Of course, fit includes expectations. As noted in a recent article by Lederman, being the biggest is not necessarily the best strategy. For example, the University of Arkansas took a slow, deliberate, approach to expanding its online market share. When an initial attempt was not as fruitful as expected, the university regrouped and created a new institution by purchasing—for a nominal sum—Grantham University. Grantham appealed to Arkansas in part because it is well regarded among students. Arkansas appealed to Grantham because the time had come for it to make a major change to thrive.

Growing online enrollments is not the only motivation for mergers. Programmatic synergies can strengthen relationships between institutions if corresponding cultural issues around faculty, policies and processes do not conflict.

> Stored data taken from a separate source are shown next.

`src/design/limit_monitor_defines.vh`:
```
// Function
// Watch two limit inputs, one per travel direction.
// A triggered active switch issues a quick stop request.
// A trigger raises a class 1 error, held until cleared.
// The error stays set until a fault reset command clears it.
// After a trigger only motion away from that switch is allowed.
// Motion commanded toward a triggered switch raises a new class 1 error.
// Quick stop deceleration kind comes from a separate reaction setting.
// Positive evaluation: 0 ignored, 1 normally closed, 2 normally open; reset 1.
// Negative evaluation uses the same encoding; reset 1.
// Evaluation writes accepted only while the power stage is disabled.
// New evaluation values act from the next power stage enable.
// Bypass: 0 none, 1 positive, 2 negative, 3 both; reset 0.
// Bypass changes act at once.
// A bypassed switch gives neither quick stop nor error.
// Controller must assign limit input functions to physical inputs first.
// Triggered: normally closed input low, or normally open input high.
// Evaluation above 2 or bypass above 3 is rejected; old value kept.
`ifndef LIMIT_MONITOR_DEFINES_VH
`define LIMIT_MONITOR_DEFINES_VH

// Register offsets
`define REG_NEG_EVAL      16'h061E
`define REG_POS_EVAL      16'h0620
`define REG_BYPASS        16'h064A
// Reset values
`define RST_NEG_EVAL      2'h1
`define RST_POS_EVAL      2'h1
`define RST_BYPASS        2'h0
// Evaluation encodings
`define EVAL_IGNORED      2'h0
`define EVAL_NC           2'h1
`define EVAL_NO           2'h2
`define EVAL_MAX          16'h0002
`define BYPASS_MAX        16'h0003
// Bypass bit positions
`define BYPASS_POS_BIT    0
`define BYPASS_NEG_BIT    1
// Error class reported
`define LIMIT_ERR_CLASS   4'h1

`endif

```
`src/design/hw_limit_switch_monitor.v`:
```
`timescale 1ns/1ps
`include "limit_monitor_defines.vh"
// Hardware limit switch supervision for one drive axis
module hw_limit_switch_monitor (
  // Clock and reset
  input  wire        core_clk,
  input  wire        resetn,
  // Limit switch pins, asynchronous
  input  wire        positive_travel_input,
  input  wire        negative_travel_input,
  // Parameter access
  input  wire        regWrEn,
  input  wire        regRdEn,
  input  wire [15:0] regAddr,
  input  wire [15:0] regWrData,
  output reg  [15:0] regRdData,
  output reg         regRdValid,
  output reg         regWrAck,
  output reg         regWrRejected,
  // Power stage and motion
  input  wire        powerStageEnabled,
  input  wire        moveCmdPos,
  input  wire        moveCmdNeg,
  input  wire        faultReset,
  input  wire [2:0]  quick_stop_reaction,
  // Reactions
  output reg         quickStopReq,
  output reg  [2:0]  quickStopKind,
  output wire        limitError,
  output wire [3:0]  limitErrorClass,
  output wire        posBlocked,
  output wire        negBlocked,
  output wire        allowPos,
  output wire        allowNeg
);

  reg [1:0]  posEvalStore_q;
  reg [1:0]  negEvalStore_q;
  reg [1:0]  bypass_q;
  reg [1:0]  posEvalLive_q;
  reg [1:0]  negEvalLive_q;
  reg        powerPrev_q;
  reg        error_q;
  reg        posBlocked_q;
  reg        negBlocked_q;
  reg  [1:0] arm_q;
  wire [1:0] pinSync;
  wire       posTrig;
  wire       negTrig;
  wire       errorEvent;
  wire       enableEdge;
  wire       decodeHit;
  wire       valueOk;

  // Triggered level from contact type and pin level
  function trig;
    input [1:0] eval;
    input       pin;
    begin
      case (eval)
        `EVAL_NC: trig = ~pin;
        `EVAL_NO: trig = pin;
        default:  trig = 1'b0;
      endcase
    end
  endfunction

  // Pins pass two flops before any decision
  limit_sync #(
    .WIDTH (2)
  ) u_sync (
    .core_clk (core_clk),
    .resetn   (resetn),
    .asyncIn  ({negative_travel_input, positive_travel_input}),
    .syncOut  (pinSync)
  );

  // Synchroniser resets low; mask triggers until real levels arrive
  always @(posedge core_clk or negedge resetn) begin
    if (!resetn) begin
      arm_q <= 2'h0;
    end else begin
      arm_q <= {arm_q[0], 1'b1};
    end
  end

  // Live evaluation and bypass gate each switch
  assign posTrig = trig(posEvalLive_q, pinSync[0]) & arm_q[1] &
                   ~bypass_q[`BYPASS_POS_BIT]; // see
  assign negTrig = trig(negEvalLive_q, pinSync[1]) & arm_q[1] &
                   ~bypass_q[`BYPASS_NEG_BIT]; // see

  // Forbidden motion counts only while the block stands
  assign errorEvent = posTrig | negTrig |
                      (moveCmdPos & posBlocked_q) |
                      (moveCmdNeg & negBlocked_q);
  assign enableEdge = powerStageEnabled & ~powerPrev_q;

  // Register decode and range check
  assign decodeHit = (regAddr == `REG_POS_EVAL) |
                     (regAddr == `REG_NEG_EVAL) |
                     (regAddr == `REG_BYPASS);
  assign valueOk = (regAddr == `REG_BYPASS) ?
                   (regWrData <= `BYPASS_MAX) :
                   ((regWrData <= `EVAL_MAX) &
                    ~powerStageEnabled); // see

  // Stored settings; bypass has no power stage lock
  always @(posedge core_clk or negedge resetn) begin
    if (!resetn) begin
      posEvalStore_q <= `RST_POS_EVAL;
      negEvalStore_q <= `RST_NEG_EVAL;
      bypass_q       <= `RST_BYPASS;
    end else if (regWrEn && decodeHit && valueOk) begin
      case (regAddr)
        `REG_POS_EVAL: posEvalStore_q <= regWrData[1:0];
        `REG_NEG_EVAL: negEvalStore_q <= regWrData[1:0];
        `REG_BYPASS:   bypass_q <= regWrData[1:0]; // see
        default:       bypass_q <= bypass_q;
      endcase
    end
  end

  // Evaluation copied in only at power stage enable
  always @(posedge core_clk or negedge resetn) begin
    if (!resetn) begin
      posEvalLive_q <= `RST_POS_EVAL;
      negEvalLive_q <= `RST_NEG_EVAL;
      powerPrev_q   <= 1'b0;
    end else begin
      powerPrev_q <= powerStageEnabled;
      if (enableEdge) begin
        posEvalLive_q <= posEvalStore_q;
        negEvalLive_q <= negEvalStore_q;
      end
    end
  end

  // Error and direction locks; a new event beats fault reset
  always @(posedge core_clk or negedge resetn) begin
    if (!resetn) begin
      error_q      <= 1'b0;
      posBlocked_q <= 1'b0;
      negBlocked_q <= 1'b0;
    end else begin
      if (errorEvent)
        error_q <= 1'b1;
      else if (faultReset)
        error_q <= 1'b0;
      if (posTrig)
        posBlocked_q <= 1'b1;
      else if (faultReset)
        posBlocked_q <= 1'b0;
      if (negTrig)
        negBlocked_q <= 1'b1;
      else if (faultReset)
        negBlocked_q <= 1'b0;
    end
  end

  // Quick stop follows any active trigger
  always @(posedge core_clk or negedge resetn) begin
    if (!resetn) begin
      quickStopReq  <= 1'b0;
      quickStopKind <= 3'h0;
    end else begin
      quickStopReq <= posTrig | negTrig |
                      (moveCmdPos & posBlocked_q) |
                      (moveCmdNeg & negBlocked_q);
      if (errorEvent)
        quickStopKind <= quick_stop_reaction;
    end
  end

  // Register answers, one cycle after the strobe
  always @(posedge core_clk or negedge resetn) begin
    if (!resetn) begin
      regRdData     <= 16'h0000;
      regRdValid    <= 1'b0;
      regWrAck      <= 1'b0;
      regWrRejected <= 1'b0;
    end else begin
      regRdValid    <= regRdEn;
      regWrAck      <= regWrEn;
      regWrRejected <= regWrEn & ~(decodeHit & valueOk);
      if (regRdEn) begin
        case (regAddr)
          `REG_POS_EVAL: regRdData <= {14'h0000, posEvalStore_q};
          `REG_NEG_EVAL: regRdData <= {14'h0000, negEvalStore_q};
          `REG_BYPASS:   regRdData <= {14'h0000, bypass_q};
          default:       regRdData <= 16'h0000;
        endcase
      end
    end
  end

  assign limitError      = error_q;
  assign limitErrorClass = error_q ? `LIMIT_ERR_CLASS : 4'h0;
  assign posBlocked      = posBlocked_q;
  assign negBlocked      = negBlocked_q;
  assign allowPos        = ~posBlocked_q;
  assign allowNeg        = ~negBlocked_q;

endmodule // hw_limit_switch_monitor

```
`src/design/limit_sync.v`:
```
`timescale 1ns/1ps
// Two-stage synchroniser for a group of pin levels
module limit_sync #(
  parameter WIDTH = 2
) (
  // Clock and reset
  input  wire             core_clk,
  input  wire             resetn,
  // Levels
  input  wire [WIDTH-1:0] asyncIn,
  output wire [WIDTH-1:0] syncOut
);

  reg [WIDTH-1:0] stage1_q;
  reg [WIDTH-1:0] stage2_q;

  // First stage feeds only the second
  always @(posedge core_clk or negedge resetn) begin
    if (!resetn) begin
      stage1_q <= {WIDTH{1'b0}};
      stage2_q <= {WIDTH{1'b0}};
    end else begin
      stage1_q <= asyncIn;
      stage2_q <= stage1_q;
    end
  end

  assign syncOut = stage2_q;

endmodule // limit_sync
```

For instance, the merger of Clarkson University with Union Graduate College represents an example of ways that financially sound institutions join to capitalize on each other’s strengths. As quoted by Eisenberg in an essay on the merger, then president of Clarkson Anthony Collins said the merger would “bring together two strong, stable and financially viable institutions, and … leverage their complementary curricula and significant resources.” According to a report by Rogers, the merger allowed Clarkson to consolidate administrative functions for its graduate programs with the Capital Region campus. Furthermore, both entities valued being action-oriented, problem-solvers and entrepreneurial. Talks between administrators of both institutions had taken place for over a year.

A student-centric culture and similar student market demographics can also be strong cultural factors for productive mergers. In an article by Hall, a factor in the successful merger of the College of New Rochelle (CNR) with Mercy College, fit was key, and fit meant students. Both institutions served an older than traditional age, minority and low-income student body. Therefore, it was quite easy for Mercy College to extend its programs and services to CNR. Furthermore, faculty were familiar with teaching that segment of the adult student population.

The value of synergies within the context of higher education mergers can be summed up well by a conversation we had with Dr. Stan Ikenberry, former president of the University of Illinois system. He recommended, “that institutions don’t wait too long to get started on discussions where synergies are clear. It’s best to get started when one has something to offer, and the potential partner has something to give back and the strengths are in different areas so each one can bring something of substance to the table. Two relatively strong, stable institutions or campuses that have something to give each other and where the sum of the parts is greater than the whole is the type of collaboration that is useful to work with.”

To that end, we recommend that before colleges and universities start conversations that might lead to a consolidation, they ask themselves the following:

  • Does data exist to show that both institutions will benefit from the merger?
  • How does your institution programmatically complement that of the potential partner and vice versa?
  • In what ways will the merger broaden the entities’ sphere of influence?
  • Will the merger benefit students? If so, how? Does data exist to support the answer?
  • Can one institution reduce the other’s administrative overhead, so both can build on existing strengths seamlessly?
  • Early on, how will you engage faculty, staff and students from both institutions in discussions about the merger?
  • How similar or different are the institutions’ values, traditions and norms?
  • What mechanisms will be in place post merger for continued academic collaboration if appropriate?
  • Will a collaboration or merger grow market share more than the sum of its parts?

Deep partnerships are challenging and expensive, but they can be transformative if done well and for the right reasons. Before embarking on a merger, acquisition or other deep partnerships, it is important to evaluate the costs and benefits of the partnership clearly and honestly, ensuring that programs, administration, faculty and culture are part of the equation.